Here is the conclusion of the Tender Epistle. I have cut out a good deal of useful matter respecting the moral state of the country, because it interfered too much with the main purport of the pamphlett which was to punish Wm S. [1] 

This & the troublesome affair of this Estate [2]  delay my journey for a week. I shall be town on the 24th.

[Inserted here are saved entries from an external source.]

==> config.mk <==
export PLATFORM = sky130hd
export DESIGN_NAME = axi_ic_top
export DESIGN_NICKNAME = d
export VERILOG_FILES = /design/src/logic/axi_ic_pkg.sv /design/src/logic/rd_addr_arbiter.sv /design/src/logic/rd_addr_decoder.sv /design/src/logic/rd_data_return.sv /design/src/logic/axi_ic_top.sv
export SDC_FILE = /design/constraint.sdc
export NUM_CORES = 1
export LEC_CHECK = 0
export ABC_AREA = 1
export BUFFER_PORTS_ARGS = -buffer_cell sky130_fd_sc_hd__buf_2
export CAP_MARGIN = 10
export CORE_AREA = 2 2 206 208
export DETAILED_ROUTE_END_ITERATION = 8
export DIE_AREA = 0 0 208 210
export HOLD_SLACK_MARGIN = 0.03
export PLACE_DENSITY = 0.32
export SYNTH_ARGS = -nofsm -noshare
export SYNTH_HDL_FRONTEND = slang
export SYNTH_SLANG_ARGS = --single-unit
==> constraint.sdc <==
create_clock -name BUS_CLK -period 2.86 [get_ports BUS_CLK]
set_clock_uncertainty 0.2 [all_clocks]
set_input_delay 0.429 -clock BUS_CLK [delete_from_list [all_inputs] [get_ports BUS_CLK]]
set_output_delay 0.429 -clock BUS_CLK [all_outputs]
set_load 0.02 [all_outputs]
==> src/logic/axi_ic_pkg.sv <==
package axi_ic_pkg;

    parameter int NUM_MASTERS = 4;
    parameter int NUM_SLAVES  = 4;

    parameter int ADDR_W = 32;
    parameter int DATA_W = 32;
    parameter int LEN_W  = 8;
    parameter int MID_W  = 2;                         // id width on the master side
    parameter int IDX_W  = 2;                         // master or slave index
    parameter int SID_W  = IDX_W + MID_W;             // id width on the slave side

    typedef logic [ADDR_W-1:0] addr_t;
    typedef logic [LEN_W-1:0]  len_t;
    typedef logic [DATA_W-1:0] data_t;
    typedef logic [MID_W-1:0]  mid_t;
    typedef logic [IDX_W-1:0]  port_idx_t;

    // region bounds, entry i belongs to slave i
    typedef addr_t [NUM_SLAVES-1:0] region_tbl_t;

    typedef struct packed {
        port_idx_t midx;                              // issuing master
        mid_t      mid;                               // id as the master sent it
    } sid_fields_t;

    // opaque to slaves, decoded by the interconnect
    typedef union packed {
        logic [SID_W-1:0] raw;
        sid_fields_t      fields;
    } slave_id_u;

    typedef struct packed {
        addr_t addr;
        len_t  len;
        mid_t  id;
    } m_rd_req_t;

    typedef struct packed {
        addr_t     addr;
        len_t      len;
        slave_id_u id;
    } s_rd_req_t;

    typedef struct packed {
        data_t     data;
        logic      last;
        slave_id_u id;
    } s_rd_beat_t;

    typedef struct packed {
        data_t data;
        logic  last;
        mid_t  id;
    } m_rd_beat_t;

    // lowest set bit wins, zero when nothing is set
    function automatic port_idx_t first_set(input logic [NUM_MASTERS-1:0] vec);
        port_idx_t idx;
        idx = '0;
        for (int i = NUM_MASTERS - 1; i >= 0; i--) begin
            if (vec[i]) begin
                idx = port_idx_t'(i);
            end
        end
        return idx;
    endfunction

endpackage

==> src/logic/rd_addr_arbiter.sv <==
module rd_addr_arbiter (
    input  logic                                              BUS_CLK,
    input  logic                                              BUS_RST,

    input  axi_ic_pkg::m_rd_req_t [axi_ic_pkg::NUM_MASTERS-1:0] m_req,
    input  logic                  [axi_ic_pkg::NUM_MASTERS-1:0] m_arvalid,
    output logic                  [axi_ic_pkg::NUM_MASTERS-1:0] m_arready,

    output axi_ic_pkg::m_rd_req_t                             sel_req,
    output logic                                              sel_valid,
    output axi_ic_pkg::port_idx_t                             grant,
    input  logic                                              sel_ready
);

    logic                  lock;
    axi_ic_pkg::port_idx_t grant_q;
    axi_ic_pkg::port_idx_t prio_idx;

    assign prio_idx = axi_ic_pkg::first_set(m_arvalid);   // master 0 first

    // grant follows valids combinationally until the request has been shown
    assign grant = lock ? grant_q : prio_idx;

    assign sel_req   = m_req[grant];
    assign sel_valid = m_arvalid[grant];

    always_comb begin
        m_arready        = '0;
        m_arready[grant] = sel_valid & sel_ready;     // only the granted master
    end

    always_ff @(posedge BUS_CLK) begin
        if (BUS_RST) begin
            lock    <= 1'b0;
            grant_q <= '0;
        end else begin
            grant_q <= grant;
            if (sel_valid && sel_ready) begin
                lock <= 1'b0;                         // handshake done
            end else if (sel_valid) begin
                lock <= 1'b1;                         // stalled, keep this master
            end
        end
    end

    // a shown request stays put until the slave takes it
    a_addr_hold: assert property (
        @(posedge BUS_CLK) disable iff (BUS_RST)
        sel_valid && !sel_ready |=> sel_valid && $stable(grant) && $stable(sel_req)
    ) else $error("read address changed before the slave accepted it");

endmodule

==> src/logic/rd_addr_decoder.sv <==
module rd_addr_decoder #(
    parameter axi_ic_pkg::region_tbl_t S_BASE = '0,
    parameter axi_ic_pkg::region_tbl_t S_LAST = '0
) (
    input  axi_ic_pkg::m_rd_req_t                        sel_req,
    input  logic                                         sel_valid,
    input  axi_ic_pkg::port_idx_t                        grant,
    output logic                                         sel_ready,

    output axi_ic_pkg::s_rd_req_t                        s_req,
    output logic [axi_ic_pkg::NUM_SLAVES-1:0]            s_arvalid,
    input  logic [axi_ic_pkg::NUM_SLAVES-1:0]            s_arready
);

    axi_ic_pkg::port_idx_t slave_sel;
    axi_ic_pkg::slave_id_u sid;

    // inclusive ranges, walked from the top so the lowest slave wins an overlap
    always_comb begin
        slave_sel = '0;                               // unmapped goes to slave 0
        for (int i = axi_ic_pkg::NUM_SLAVES - 1; i >= 0; i--) begin
            if (sel_req.addr >= S_BASE[i] && sel_req.addr <= S_LAST[i]) begin
                slave_sel = axi_ic_pkg::port_idx_t'(i);
            end
        end
    end

    // master index on top so the data path can find its way back
    always_comb begin
        sid.fields.midx = grant;
        sid.fields.mid  = sel_req.id;
    end

    assign s_req = '{
        addr: sel_req.addr,
        len:  sel_req.len,
        id:   sid
    };

    always_comb begin
        s_arvalid            = '0;
        s_arvalid[slave_sel] = sel_valid;
    end

    assign sel_ready = s_arready[slave_sel];

endmodule

==> src/logic/rd_data_return.sv <==
module rd_data_return (
    input  logic                                                BUS_CLK,
    input  logic                                                BUS_RST,

    input  axi_ic_pkg::s_rd_beat_t [axi_ic_pkg::NUM_SLAVES-1:0]  s_beat,
    input  logic                   [axi_ic_pkg::NUM_SLAVES-1:0]  s_rvalid,
    output logic                   [axi_ic_pkg::NUM_SLAVES-1:0]  s_rready,

    output axi_ic_pkg::m_rd_beat_t [axi_ic_pkg::NUM_MASTERS-1:0] m_beat,
    output logic                   [axi_ic_pkg::NUM_MASTERS-1:0] m_rvalid,
    input  logic                   [axi_ic_pkg::NUM_MASTERS-1:0] m_rready
);

    logic                   lock;
    axi_ic_pkg::port_idx_t  sel_q;
    axi_ic_pkg::port_idx_t  sel;
    axi_ic_pkg::port_idx_t  dest;
    axi_ic_pkg::s_rd_beat_t beat;
    logic                   beat_valid;
    logic                   beat_ready;

    // slave 0 first, held for a whole burst once started
    assign sel = lock ? sel_q : axi_ic_pkg::first_set(s_rvalid);

    assign beat       = s_beat[sel];
    assign beat_valid = s_rvalid[sel];

    // upper id bits name the master that issued the request
    assign dest       = beat.id.fields.midx;
    assign beat_ready = m_rready[dest];

    always_comb begin
        m_rvalid       = '0;
        m_rvalid[dest] = beat_valid;
    end

    always_comb begin
        s_rready      = '0;
        s_rready[sel] = beat_valid & beat_ready;     // back-pressure from that master only
    end

    // payload goes to everyone, valid tells who owns it
    always_comb begin
        for (int i = 0; i < axi_ic_pkg::NUM_MASTERS; i++) begin
            m_beat[i].data = beat.data;
            m_beat[i].last = beat.last;
            m_beat[i].id   = beat.id.fields.mid;      // master sees its own id
        end
    end

    always_ff @(posedge BUS_CLK) begin
        if (BUS_RST) begin
            lock  <= 1'b0;
            sel_q <= '0;
        end else begin
            sel_q <= sel;
            if (beat_valid && beat_ready && beat.last) begin
                lock <= 1'b0;                         // burst finished
            end else if (beat_valid) begin
                lock <= 1'b1;
            end
        end
    end

    // a stalled beat must reach the same master next cycle
    a_dest_hold: assert property (
        @(posedge BUS_CLK) disable iff (BUS_RST)
        beat_valid && !beat_ready |=> beat_valid && $stable(dest)
    ) else $error("stalled read beat dropped or rerouted");

endmodule

==> src/logic/axi_ic_top.sv <==
module axi_ic_top #(
    parameter axi_ic_pkg::region_tbl_t S_BASE = {
        32'h3000_0000,
        32'h2000_0000,
        32'h1000_0000,
        32'h0000_0000
    },
    parameter axi_ic_pkg::region_tbl_t S_LAST = {
        32'h3FFF_FFFF,
        32'h2FFF_FFFF,
        32'h1FFF_FFFF,
        32'h0FFF_FFFF
    }
) (
    input  logic                                                BUS_CLK,
    input  logic                                                BUS_RST,

    // master side
    input  axi_ic_pkg::m_rd_req_t  [axi_ic_pkg::NUM_MASTERS-1:0] m_req,
    input  logic                   [axi_ic_pkg::NUM_MASTERS-1:0] m_arvalid,
    output logic                   [axi_ic_pkg::NUM_MASTERS-1:0] m_arready,
    output axi_ic_pkg::m_rd_beat_t [axi_ic_pkg::NUM_MASTERS-1:0] m_beat,
    output logic                   [axi_ic_pkg::NUM_MASTERS-1:0] m_rvalid,
    input  logic                   [axi_ic_pkg::NUM_MASTERS-1:0] m_rready,

    // slave side, request is shared and only the valids are steered
    output axi_ic_pkg::s_rd_req_t                                s_req,
    output logic                   [axi_ic_pkg::NUM_SLAVES-1:0]  s_arvalid,
    input  logic                   [axi_ic_pkg::NUM_SLAVES-1:0]  s_arready,
    input  axi_ic_pkg::s_rd_beat_t [axi_ic_pkg::NUM_SLAVES-1:0]  s_beat,
    input  logic                   [axi_ic_pkg::NUM_SLAVES-1:0]  s_rvalid,
    output logic                   [axi_ic_pkg::NUM_SLAVES-1:0]  s_rready
);

    axi_ic_pkg::m_rd_req_t sel_req;
    logic                  sel_valid;
    logic                  sel_ready;
    axi_ic_pkg::port_idx_t grant;

    rd_addr_arbiter rd_addr_arbiter_i (
        .BUS_CLK   (BUS_CLK),
        .BUS_RST   (BUS_RST),
        .m_req     (m_req),
        .m_arvalid (m_arvalid),
        .m_arready (m_arready),
        .sel_req   (sel_req),
        .sel_valid (sel_valid),
        .grant     (grant),
        .sel_ready (sel_ready)
    );

    rd_addr_decoder #(
        .S_BASE (S_BASE),
        .S_LAST (S_LAST)
    ) rd_addr_decoder_i (
        .sel_req   (sel_req),
        .sel_valid (sel_valid),
        .grant     (grant),
        .sel_ready (sel_ready),
        .s_req     (s_req),
        .s_arvalid (s_arvalid),
        .s_arready (s_arready)
    );

    // read data runs independently of the address path
    rd_data_return rd_data_return_i (
        .BUS_CLK  (BUS_CLK),
        .BUS_RST  (BUS_RST),
        .s_beat   (s_beat),
        .s_rvalid (s_rvalid),
        .s_rready (s_rready),
        .m_beat   (m_beat),
        .m_rvalid (m_rvalid),
        .m_rready (m_rready)
    );

endmodule

== Yosys cells after proc, flatten, opt, wreduce, memory -nomap -nowiden ==
Cells that the tools add are included.

* Output and inout port bits: 200
* Register bits after elaboration: 6

* Bitwise gates (word level): 6
* Reductions and logical operators: 13
* Order comparisons: 16
* Muxes and demuxes: 34

{| class="wikitable"
|+ Operators by type and width
! cell !! count
|-
| binary-select mux 42 bit (select 2 bit) || 1
|-
| binary-select mux 37 bit (select 2 bit) || 1
|-
| >= comparator 32 x 30 -> 1 bit (second input constant) || 2
|-
| <= comparator 32 x 30 -> 1 bit (second input constant) || 2
|-
| two-way mux 42 bit || 1
|-
| two-way mux 37 bit || 1
|-
| >= comparator 32 x 1 -> 1 bit (second input constant) || 1
|-
| >= comparator 32 x 29 -> 1 bit (second input constant) || 1
|-
| <= comparator 32 x 28 -> 1 bit (second input constant) || 1
|-
| <= comparator 32 x 29 -> 1 bit (second input constant) || 1
|-
| two-way mux 2 bit || 14
|-
| AND 4 bit || 4
|-
| < comparator 2 x 3 -> 1 bit (second input constant) || 4
|-
| logical AND 1 bit || 11
|-
| binary-select mux 1 bit (select 2 bit) || 4
|-
| demux 1 bit (select 2 bit) || 4
|-
| >= comparator 2 x 1 -> 1 bit (second input constant) || 4
|-
| two-way mux 1 bit || 8
|-
| OR reduction 2 bit || 2
|-
| AND 1 bit || 2
|}

== Longest topological paths before layout ==
Gate-level depths: netlist of the first run.

* Word-level depth: 18
* Depth in mapped cells: 15
* Gate-level depth less buffers: 15

== Modules after synthesis ==
A second synthesis of the first run with hierarchy kept.

* Cells, all modules: 643
* Area total of the unflattened synthesis: 3,726.1 um^2

{| class="wikitable"
|+ By module, submodules not included
! module !! cells an instance !! area an instance (um^2) !! times used
|-
| rd_data_return || 342 || 2,050.7 || 1
|-
| rd_addr_arbiter || 234 || 1,239.9 || 1
|-
| rd_addr_decoder || 67 || 435.4 || 1
|}

== Worst setup path after synthesis of the first run ==
Ideal clock, no wire load.

* Path type: input to output
* Start point: in s_rvalid[3] in the netlist's numbering
* End point: out m_beat[103] in the netlist's numbering
* Arrival time: 1,905 ps
* Path slack: 326 ps
* Cell stages on the path: 10
* Cell sequence: inv_1 o21ai_1 nand3_1 nand2_2 nor2_1 buf_2 buf_1 a22oi_1 nand2_1 buf_4

{| class="wikitable"
|+ RTL lines
! element !! RTL line !! source
|-
| start, declared || axi_ic_top.sv:31 || <nowiki>input logic [axi_ic_pkg::NUM_SLAVES-1:0] s_rvalid,</nowiki>
|-
| end, declared || axi_ic_top.sv:22 || <nowiki>output axi_ic_pkg::m_rd_beat_t [axi_ic_pkg::NUM_MASTERS-1:0] m_beat,</nowiki>
|}

==> results by group, run 1 <==
Yosys
  – Yosys warning count: 0
  – Top-area cell type share of the netlist area: 28.5%
  – Number of storage elements in the synthesis netlist: 6
  – Number of instances in the synthesized netlist: 566
  – Top cell type by total area after synthesis: a22oi_1
  – Mean instance size in the synthesized netlist: 5.87 um^2
  – Ranking of synthesized cells by area: a22oi_1, buf_4, nand2_1
  – Sequential fraction of the synthesis area: 3.62%
  – Ys async rst share: 0%
  – Cell variety after synth: 27
  – EDFF count, synth: 0
  – Nets in the synthesized netlist: 900
  – Netlist area before placement: 3320 um^2
  – Ys flop type: dfxtp_1

Power and ir drop
  – Maximum vdd ir drop: 0.000242 V
  – Overall power after layout: 2680 uW
  – Power density normalized to cell area: 436 nW/um^2
  – Leakage power figure: 0.00351 uW

Drt
  – Count of nets left with antenna violations after detail routing: 0
  – Final wirelength: 20.7 mm
  – DRC violation count after routing: 0
  – Vias per cell: 3.53
  – Post-detailed-route wirelength per cell: 13.5 um
  – Via Count: 5411
  – Total iterations of the first detailed-routing run: 5
  – DRT iter0 DRCs: 199

Clock network
  – Hold_buf cts: 0
  – Clock root buffer master: clkbuf_16
  – TritonCTS clock tree: built
  – Clock-pin slew reported for the worst setup and hold paths after clock tree synthesis: 0.03 ns
  – Buffer depth of the longest clock path: 2
  – Clock tree sinks: 6
  – Number of H-tree branching levels: 1
  – Number of CTS-inserted buffers: 3
  – Clock latency at the later pin of the worst-skew pair: 0.22 ns

STA
  – Worst Hold Margin: 0.264 ns
  – Final cycle utilization of the critical path: 93.9%
  – Final number of max-transition violations: 0
  – Worst-case headroom to the max-slew limit: 81.4%
  – Number of hold-slack violations in the final timing report: 0
  – Setup repair after global routing missed its margin: no
  – Total Neg Setup Slack: 0 ns
  – Tightest Pin Transition: 0.279 ns
  – Final Setup Violations: 0
  – Time the worst path needs with I/O delays and setup: 2.68 ns
  – F_max: 372 MHz

Floorplanning
  – Placeable core area: 41500 um^2
  – Vertical die dimension: 210 um
  – Std cell rows: 75
  – # IOs: 534
  – Die area: 43700 um^2
  – Effective utilization at floorplan: 8.01%
  – Die Wd: 208 um

Final layout
  – Final #Nets: 1331
  – Proportion of layout cells with a drive suffix above 1: 60.3%
  – Synthesis-to-finish area growth: 85.2%
  – Number of standard cells in the layout, taps in and fillers out: 1535

Global routing
  – Pin count of the biggest net entering global routing: 40
  – Remaining global-route overflow: 0
  – Global-route wire length before repair: 29.0 mm
  – Via count of the first global-routing pass: 5108
  – Antenna violations before repair: 1
  – Total routing usage reported by global routing: 8.34%

Setup path
  – Standard cell with the maximum stage delay on the critical path: dfxtp_1
  – Startpoint type of the worst setup path: flop
  – Cell type with the highest occurrence count on the critical path: inv_2
  – Largest stage delay on the critical path: 0.31 ns
  – Worst setup EP type: primary output
  – Cell family with the largest share of critical-path delay: buffers and inverters
  – Data arrival time of the critical path: 2.06 ns
  – Sequence of cells on the critical path: inv_1, nand4_1, o21ai_2, inv_2, nand2_1, inv_2, buf_4, buf_12, a22oi_1, nand2_2, buf_2
  – Number of buffers and inverters on the critical path: 6
  – Maximum fanout along the worst path: 24
  – Type of the setup path with the least slack: flop to primary output
  – Data required time at the worst endpoint: 2.23 ns

Place
  – Sum of net half-perimeters after detailed placement: 18.2 mm
  – DP Cell Count: 1530
  – Count of input and output buffers: 533
  – Final weighted congestion of routability-driven global placement: 0.795

Min path
  – Path category of the worst min-delay check: input port to flop

Run
  – Maximum capacitance violations: 0

Status
  – Status: finished clean
-- registers in the layout, indices dropped and copies added (netlist names) --
register	flops
rd_addr_arbiter_i.grant_q	2
rd_addr_arbiter_i.lock	1
rd_data_return_i.lock	1
rd_data_return_i.sel_q	2
-- per-stage QoR --
stage | setup WS (ns) | instance area, um^2 | util, %
2_1_floorplan | 0.326 | 3320 | -
3_3_place_gp | 0.0470 | 6040 | 14.6
3_5_place_dp | 0.0303 | 6040 | 14.6
4_1_cts | 0.0164 | 6120 | 14.8
5_1_grt | 0.0214 | 6150 | 14.8
6_report | 0.175 | 6150 | 14.8
-- where the power goes --
| part | switching (uW) | internal, uW |
|---|---|---|
| logic | 1520 | 828 |
| registers | 7.39 | 94.2 |
| clock network | 46.6 | 179 |
| total | 1580 | 1100 |
-- logic make-up after synthesis --
group                  share of synthesized area [%]
AND/OR/NAND/NOR                                 32.4
AO/OA/AOI/OAI                                   31.2
flip-flops                                      3.62
buffers and inverters                           32.7
-- cells in the mapped netlist, types with 2 or more instances --
cell and n:
inv_2 4, dfxtp_1 6, buf_1 4, inv_1 28, nor2_1 23, buf_2 17, nand4_1 2, nand3_1 46
buf_4 107, clkbuf_1 8, nor2_2 2, nand2_1 158, buf_6 3, nor3_1 4, nand2_2 7, a21oi_2 4
o21ai_0 2, o21ai_1 2, a21oi_1 4, a22oi_1 126, nand2_4 2, nand3_2 2
-- per-layer routing --
metal | GRT usage, % | vias to the layer above | share of wire, %
li1 | - | 2718 | -
met3 | 0.849 | 12 | 6.3
met5 | 0 | - | 0
met1 | 10.3 | 2413 | 40
met2 | 15.6 | 268 | 52
met4 | 1.76 | 0 | 1.6
-- final cells by class --
cell class,count,area [um^2]
Fill cell,4917,35300
Timing Repair Buffer,565,3010
Multi-Input combinational cell,389,2150
Tap cell,539,674
Sequential cell,6,121
Inverter,32,120
Clock buffer,3,75.1
Antenna cell,1,2.50
-- final timing paths --
| check | from | endpoint | slack, ns | cells past startpoint |
|---|---|---|---|---|
| setup / recovery | rd_data_return_i.lock | m_beat[1] | 0.18 | 11 |
| hold / removal | BUS_RST | rd_data_return_i.sel_q[0] | 0.26 | 2 |
| setup reg to reg | rd_data_return_i.lock | rd_data_return_i.lock | 0.66 | 14 |
| hold reg to reg | rd_addr_arbiter_i.lock | rd_addr_arbiter_i.lock | 0.38 | 2 |
-- what timing repair did --
action	in CTS	in global routing
resized for setup	0	7
endpoints found under the hold margin	0	0
setup endpoints to repair	0	29
buffers inserted	0	1
-- cell usage in the layout (no fill, tap or decap) --
cell type,count
a21oi_1,4
a21oi_2,4
a22oi_1,126
buf_12,8
buf_2,533
buf_4,24
clkbuf_16,3
dfxtp_1,5
dfxtp_2,1
diode_2,1
inv_1,28
inv_2,4
nand2_1,155
nand2_2,9
nand2_4,3
nand3_1,45
nand3_2,3
nand3_4,1
nand3b_1,1
nand4_1,2
nor2_1,20
nor2_2,3
nor2_4,3
nor3_1,4
o21ai_0,2
o21ai_1,2
o21ai_2,1
o22ai_1,1
(Power assumes the default switching activity.)
==> run 2: changes to the inputs <==
- ABC_AREA: 1 -> 0
- CORE_AREA: 2 2 206 208 -> 2 2 207 209
- DIE_AREA: 0 0 208 210 -> 0 0 209 211
- PLACE_DENSITY: 0.32 -> 0.33
==> run 2 against run 1 <==
The run now ends with negative setup slack left. Clock power fell by 2%. Combinational power is 69% higher. Sequential cell count did not move. Via count up 23%. Synthesized area grew 16%. Non-clock buffer count up 32. Power grew 61%. Fmax fell by 16%. Wire length rose by 41%.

You will see that I have entered a caveat against duelling, [3]  – & if the said Wm S. be valiant nevertheless, I shall turn him over to the Magistrate. He will hardly like my correspondence well enough to solicit its continuance.

God bless you

RS.

Saturday 5 April


Notes

* Endorsement: RS/ 5 April 1817
MS: Huntington Library, RS 317. ALS; 1p.
Unpublished.
Dating note: Year from endorsement.
Note on MS: The enclosure has not survived. BACK

[1] William Smith had denounced Southey in the House of Commons on 14 March 1817 in the debate on the Seditious Meetings Bill, condemning ‘the settled, determined malignity of a renegado’ and comparing Southey’s arguments against radical views in the Quarterly Review, 16 (October 1816), 227, with those expressed in Wat Tyler (1817), Act 2, lines 103–112. Southey’s response was his A Letter to William Smith, Esq., M.P. (1817). BACK

[2] Greta Hall had suffered from the complicated financial and legal entanglements of its owner, Samuel Tolson Jnr (dates unknown), who was by April 1817 in Carlisle jail for debt. The creditor was William Quintus Harding (1778–1870), of Copeley, Warwick, who had married Rebecca Pemberton (c. 1779–1854), sister of Sophia, the wife of Southey’s friend Charles Lloyd. BACK

[3] Southey was worried that William Smith would challenge him to a duel. In the end, the passage (‘caveat against duelling’) in his A Letter to William Smith, Esq., M.P. (1817) that attempted to pre-empt this possibility was removed; see Southey to Charles Watkin Williams Wynn, 13 April 1817, Letter 2976. Duelling was illegal, though there were over a thousand duels in England 1785–1845. BACK

People mentioned

Smith, William (1756–1835) (mentioned 2 times)

Places mentioned

Greta Hall/ Greeta Hall (mentioned 1 time)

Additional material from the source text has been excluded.